Permian Resources also said it sold about 300 acres of non-operated leaseholds in Eddy County, at about $35,000 per acre and expected that deal to total about $10 million in proceeds.

“At Permian Resources, we believe our focus on portfolio management will continue to drive value for our shareholders,” Walter said in a statement.

International companies also showed interest recently in the Permian Basin, as Swiss international energy company Vitol’s U.S. upstream company VPX Energy Partners announced it plan to acquire Delaware Basin Resources (DBR), and its associated extraction and water infrastructure.

The sale included 35,000 net leasehold acres, and 46,000 surface acres in Reeves and Pecos counties in Texas within the Permian’s western Delaware sub-basin, with the company reporting production of about 40,000 barrels of oil equivalent per day.

VPX CEO Gene Shepherd said the acquisition will allow the company to target the southern region of one of the most productive oil plays in the U.S.

“The opportunity to go back to work in the southern Delaware Basin, combined with the opportunity to do so with the DBR asset base and team is very exciting,” Sheperd said. “With Vitol’s unique market insights, expertise and funding capabilities, we expect this transaction will serve as the foundation for growing a highly profitable US lower 48 focused upstream business over the next decade.”

Ben Marshall, Vitol head of Americas said the deal would help position the company to take advantage of the U.S. and Permian Basin’s growing role in supply fossil fuels to the rest of the world.

“We are pleased to announce the addition of DBR and its related businesses to our US upstream portfolio,” he said. “As we have said before, we are eager to continue growing our position in the US Lower 48 as we anticipate US oil to remain an important source of supply to global energy balances.”
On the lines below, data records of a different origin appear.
$ cat src/rtl/tis_pkg.sv
// tis_pkg: types and constants shared by the node port blocks.
//   NODE_DW      node word width
//   N_PORTS      writer ports per arbiter
//   PORT_IDX_W   width of a writer index
//   port_word_t  one node word, big-endian
//   fifo_entry_t buffered word tagged with the writer it came from
package tis_pkg;

    localparam int NODE_DW    = 8;
    localparam int N_PORTS    = 4;
    localparam int PORT_IDX_W = 2;

    typedef logic [0:NODE_DW-1] port_word_t;

    typedef struct packed {
        port_word_t                data;
        logic [0:PORT_IDX_W-1]     src;
    } fifo_entry_t;

endpackage

$ cat src/rtl/port_fifo.sv
// port_fifo: synchronous FIFO, head visible combinationally from storage.
//   clk, rst_n  clock, asynchronous active-low reset (clears storage too)
//   push, wdata write wdata at the edge; ignored while full
//   pop         drop the head at the edge; ignored while empty
//   rdata       current head entry
//   full, empty occupancy status
module port_fifo
    import tis_pkg::*;
#(
    parameter int unsigned W     = NODE_DW + PORT_IDX_W,
    parameter int unsigned DEPTH = 2
) (
    input  logic         clk,
    input  logic         rst_n,
    input  logic         push,
    input  logic [0:W-1] wdata,
    input  logic         pop,
    output logic [0:W-1] rdata,
    output logic         full,
    output logic         empty
);

    localparam int unsigned AW = $clog2(DEPTH);
    localparam logic [AW-1:0] PTR_ONE  = AW'(1);
    localparam logic [AW:0]   CNT_ONE  = (AW + 1)'(1);
    localparam logic [AW:0]   CNT_FULL = (AW + 1)'(DEPTH);

    logic [0:W-1]  mem [DEPTH];
    logic [AW-1:0] wr_ptr;
    logic [AW-1:0] rd_ptr;
    logic [AW:0]   count;
    logic          do_push;
    logic          do_pop;

    assign full    = (count == CNT_FULL);
    assign empty   = (count == '0);
    assign do_push = push && !full;
    assign do_pop  = pop && !empty;
    assign rdata   = mem[rd_ptr];

    always_ff @(posedge clk or negedge rst_n) begin
        if (!rst_n) begin
            wr_ptr <= '0;
            rd_ptr <= '0;
            count  <= '0;
            for (int unsigned i = 0; i < DEPTH; i++) begin
                mem[i] <= '0;
            end
        end else begin
            if (do_push) begin
                mem[wr_ptr] <= wdata;
                wr_ptr      <= wr_ptr + PTR_ONE;
            end
            if (do_pop) begin
                rd_ptr <= rd_ptr + PTR_ONE;
            end
            case ({do_push, do_pop})
                2'b10:   count <= count + CNT_ONE;
                2'b01:   count <= count - CNT_ONE;
                default: count <= count;
            endcase
        end
    end

endmodule

$ cat src/rtl/port_rr_arb.sv
// port_rr_arb: round-robin arbiter merging four node write ports into one.
//   clk, rst_n     clock, asynchronous active-low reset
//   in0..in3       writer data, valid while matching rrdy is high
//   rrdy0..rrdy3   writer has a word pending
//   rresp0..rresp3 one-cycle accept pulse back to the writer
//   out, src       head word and the index of the writer it came from
//   val            a word is available at the head
//   wresp          consumer takes the head word this cycle
//   full           buffer full (status only)
module port_rr_arb
    import tis_pkg::*;
#(
    parameter int unsigned DW    = NODE_DW,
    parameter int unsigned DEPTH = 2
) (
    input  logic                  clk,
    input  logic                  rst_n,
    input  logic [0:DW-1]         in0,
    input  logic [0:DW-1]         in1,
    input  logic [0:DW-1]         in2,
    input  logic [0:DW-1]         in3,
    input  logic                  rrdy0,
    input  logic                  rrdy1,
    input  logic                  rrdy2,
    input  logic                  rrdy3,
    output logic                  rresp0,
    output logic                  rresp1,
    output logic                  rresp2,
    output logic                  rresp3,
    output logic [0:DW-1]         out,
    output logic                  val,
    input  logic                  wresp,
    output logic [0:PORT_IDX_W-1] src,
    output logic                  full
);

    localparam int unsigned EW = DW + PORT_IDX_W;
    localparam logic [PORT_IDX_W-1:0] IDX_ONE = PORT_IDX_W'(1);

    logic [0:DW-1]           in_arr [N_PORTS];
    logic [N_PORTS-1:0]      rrdy_v;
    logic [N_PORTS-1:0]      rresp_q;
    logic [N_PORTS-1:0]      rresp_d;
    logic [N_PORTS-1:0]      eligible;
    logic [PORT_IDX_W-1:0]   ptr;
    logic [PORT_IDX_W-1:0]   grant;
    logic                    found;
    logic                    accept;
    logic                    fifo_full;
    logic                    fifo_empty;
    logic [0:EW-1]           push_data;
    logic [0:EW-1]           head;

    // First requester in round-robin order starting at 'start'; MSB = found.
    function automatic logic [PORT_IDX_W:0] rr_pick(
        input logic [N_PORTS-1:0]    req,
        input logic [PORT_IDX_W-1:0] start
    );
        logic [PORT_IDX_W:0]   res;
        logic [PORT_IDX_W-1:0] k;
        res = '0;
        for (int unsigned i = 0; i < N_PORTS; i++) begin
            k = start + PORT_IDX_W'(i);
            if (!res[PORT_IDX_W] && req[k]) begin
                res = {1'b1, k};
            end
        end
        return res;
    endfunction

    assign in_arr[0] = in0;
    assign in_arr[1] = in1;
    assign in_arr[2] = in2;
    assign in_arr[3] = in3;
    assign rrdy_v    = {rrdy3, rrdy2, rrdy1, rrdy0};

    // A writer still holds rrdy in the cycle its rresp is visible; masking it
    // here keeps that stale request from being accepted a second time.
    assign eligible  = rrdy_v & ~rresp_q;

    always_comb begin
        {found, grant} = rr_pick(eligible, ptr);
        accept         = found && !fifo_full;
        rresp_d        = '0;
        if (accept) begin
            rresp_d[grant] = 1'b1;
        end
        push_data = {in_arr[grant], grant};
    end

    always_ff @(posedge clk or negedge rst_n) begin
        if (!rst_n) begin
            ptr     <= '0;
            rresp_q <= '0;
        end else begin
            rresp_q <= rresp_d;
            if (accept) begin
                ptr <= grant + IDX_ONE;
            end
        end
    end

    port_fifo #(
        .W     (EW),
        .DEPTH (DEPTH)
    ) u_fifo (
        .clk   (clk),
        .rst_n (rst_n),
        .push  (accept),
        .wdata (push_data),
        .pop   (wresp),
        .rdata (head),
        .full  (fifo_full),
        .empty (fifo_empty)
    );

    assign rresp0 = rresp_q[0];
    assign rresp1 = rresp_q[1];
    assign rresp2 = rresp_q[2];
    assign rresp3 = rresp_q[3];
    assign out    = head[0:DW-1];
    assign src    = head[DW:EW-1];
    assign val    = !fifo_empty;
    assign full   = fifo_full;

endmodule

$ cat config.mk
export PLATFORM = sky130hd
export DESIGN_NAME = port_rr_arb
export DESIGN_NICKNAME = d
export VERILOG_FILES = /design/src/rtl/tis_pkg.sv /design/src/rtl/port_fifo.sv /design/src/rtl/port_rr_arb.sv
export SDC_FILE = /design/constraint.sdc
export NUM_CORES = 1
export LEC_CHECK = 0
export BUFFER_PORTS_ARGS = -buffer_cell sky130_fd_sc_hd__clkbuf_2
export CAP_MARGIN = 15
export CORE_MARGIN = 5
export CORE_UTILIZATION = 45
export CTS_CLUSTER_SIZE = 25
export DETAILED_ROUTE_END_ITERATION = 10
export HOLD_SLACK_MARGIN = 0.08
export PLACE_DENSITY = 0.87
export RECOVER_POWER = 25
export REMOVE_ABC_BUFFERS = 1
export SLEW_MARGIN = 15
export SYNTH_ARGS = -nofsm -noshare
export SYNTH_HDL_FRONTEND = slang
export SYNTH_SLANG_ARGS = --single-unit
$ cat constraint.sdc
create_clock -name clk -period 1.7 [get_ports clk]
set_clock_uncertainty 0.05 [all_clocks]
set_input_delay 0.34 -clock clk [delete_from_list [all_inputs] [get_ports clk]]
set_output_delay 0.34 -clock clk [all_outputs]
set_load 0.1 [all_outputs]
==> results.md <==
| Stage | Result | Reported |
| --- | --- | --- |
| sta | Setup total negative slack | -6140 ps |
| setup path | Critical path data required time | 1850 ps |
| yosys | Synth unique cells | 33 |
| detailed routing | Final routed wirelength across all metal layers | 7330 um |
| outcome | Outcome | finished with violations |
| placed design | Detailed placement HPWL | 3320 um |
| detailed routing | Vias per Instance | 6.18 |
| cts | CTS tree | built |
| detailed routing | Total DRC errors in the routed layout | 0 |
| cts | Inserted Clock Buffers | 5 |
| setup path | Worst-path cell chain | or4b_4, o31a_1, o311a_4, or2_4, o221ai_1 |
| yosys | Avg Cell Area, Syn | 11.1 um^2 |
| setup path | Worst setup path startpoint | ptr[1] |
| floorplan | Die footprint | 0.00501 mm^2 |
| detailed routing | Final routed wire length divided by cell count | 25.1 um |
| min path | Worst Hold Class | in -> reg |
| min path | Worst hold stages | 3 |
| placed design | Routability-driven placement congestion ratio | 0.844 |
| floorplan | DIE HEIGHT | 70.8 um |
| sta | Final worst setup slack | -326 ps |
| yosys | Synthesis Warnings | 0 |
| setup path | Standard cell with the maximum stage delay on the critical path | or4b_4 |
| cts | Clock-pin transition on the worst setup and hold timing paths | 80 ps |
| cells and area | Area taken by flip-flops and latches | 752 um^2 |
| sta | Number of failing hold endpoints at the final stage | 0 |
| grt | Via count of the first global-routing pass | 1845 |
| sta | Worst slew margin relative to its limit | 48.7% |
| setup path | Top cell family by delay on the critical path | simple AND/OR/NAND/NOR gates |
| cells and area | Fillers | 157 |
| floorplan | Row Count | 22 |
| placed design | Pre-CTS WS | -266 ps |
| cells and area | Number of antenna repair diodes | 0 |
| grt | Global-route wire length before repair | 9890 um |
| cts | Clock buffer depth | 2 |
| cells and area | Area used by multi-input combinational logic | 0.00133 mm^2 |
| detailed routing | Routed vias | 1806 |
| yosys | FF+latch count, synth | 30 |
| job | Max-cap violations | 0 |
| yosys | Post-synthesis instance total | 150 |
| setup path | Worst reg-to-reg path cell count | 5 |
| setup path | Worst Path Buf+Inv | 0 |
| yosys | Asr flop ratio synth | 100% |
| yosys | Part of the Yosys area used for sequential elements | 45.2% |
| min path | Startpoint of the tightest hold check path | in2[5] |
| detailed routing | Starting DRT DRC Count | 244 |
| grt | Antenna violations before repair | 0 |
| detailed routing | Drt pass-1 iters | 5 |
| setup path | Critical path depth in cells | 5 |
| cells and area | Final net count | 287 |
| sta | Final-report setup violation count | 36 |
| cts | Latest clock arrival within the worst-skew pair | 290 ps |
| sta | Setup repair after global routing missed its margin | true |
| placed design | Count of buffers inserted at the top-level ports | 54 |
| detailed routing | Number of nets with antenna violations after detailed routing | 0 |
| setup path | Delay of the slowest cell on the worst path | 580 ps |
| yosys | Synth Flop Type | dfrtp_1 |
| floorplan | Number of top-level pins | 55 |
| outcome | Violations in the final reports | negative setup slack |
| cts | H-tree depth reported by CTS | 2 |
| grt | All-layer global routing usage | 26.2% |
| yosys | Number of synthesized flops with an enable pin | 0 |
| sta | Final critical delay including setup and external delays | 2030 ps |
| yosys | Summed instance area of the synthesized netlist | 0.00166 mm^2 |
| setup path | Element type at the critical path start | register |
| setup path | Setup CP Type | reg -> reg |
| sta | Transition time at the pin with the least slew margin | 770 ps |
| sta | Maximum operating frequency | 494 MHz |
| floorplan | Die span in x | 70.8 um |
| cts | Clock sink count | 30 |
| cells and area | Proportion of layout cells with a drive suffix above 1 | 73.0% |
| floorplan | Core region area | 0.00361 mm^2 |
| setup path | Maximum fanout count along the critical path | 8 |
| cts | Clk Tree Root Cell | clkbuf_8 |
| grt | Largest net degree at the start of global routing | 31 |
| grt | Total gr overflow | 0 |
| setup path | Signal arrival time at the worst endpoint | 2170 ps |
| floorplan | Effective utilization at floorplan | 46.1% |
| cells and area | Area growth from synthesis to layout | 88.0% |
| sta | Share of the clock period used by the worst path after layout | 119% |
| setup path | R2r startpoint | ptr[1] |
| sta | Max-slew violation total from the final report | 0 |
| setup path | Sort of element at the end of the critical path | register |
The region’s oil production was expected to see more growth in the next month, as the Energy Information Administration (EIA) forecast the Permian would produce about 5.65 barrels of oil a day (bpd)in February, growing by 30,000 bpd from January.

The basin was also expected to increase natural gas production next month, rising by 466 million cubic feet per day in February to a total of 21.7 billion cubic feet per day, making the region the second-largest gas-producing basin in the U.S., according to the EIA report.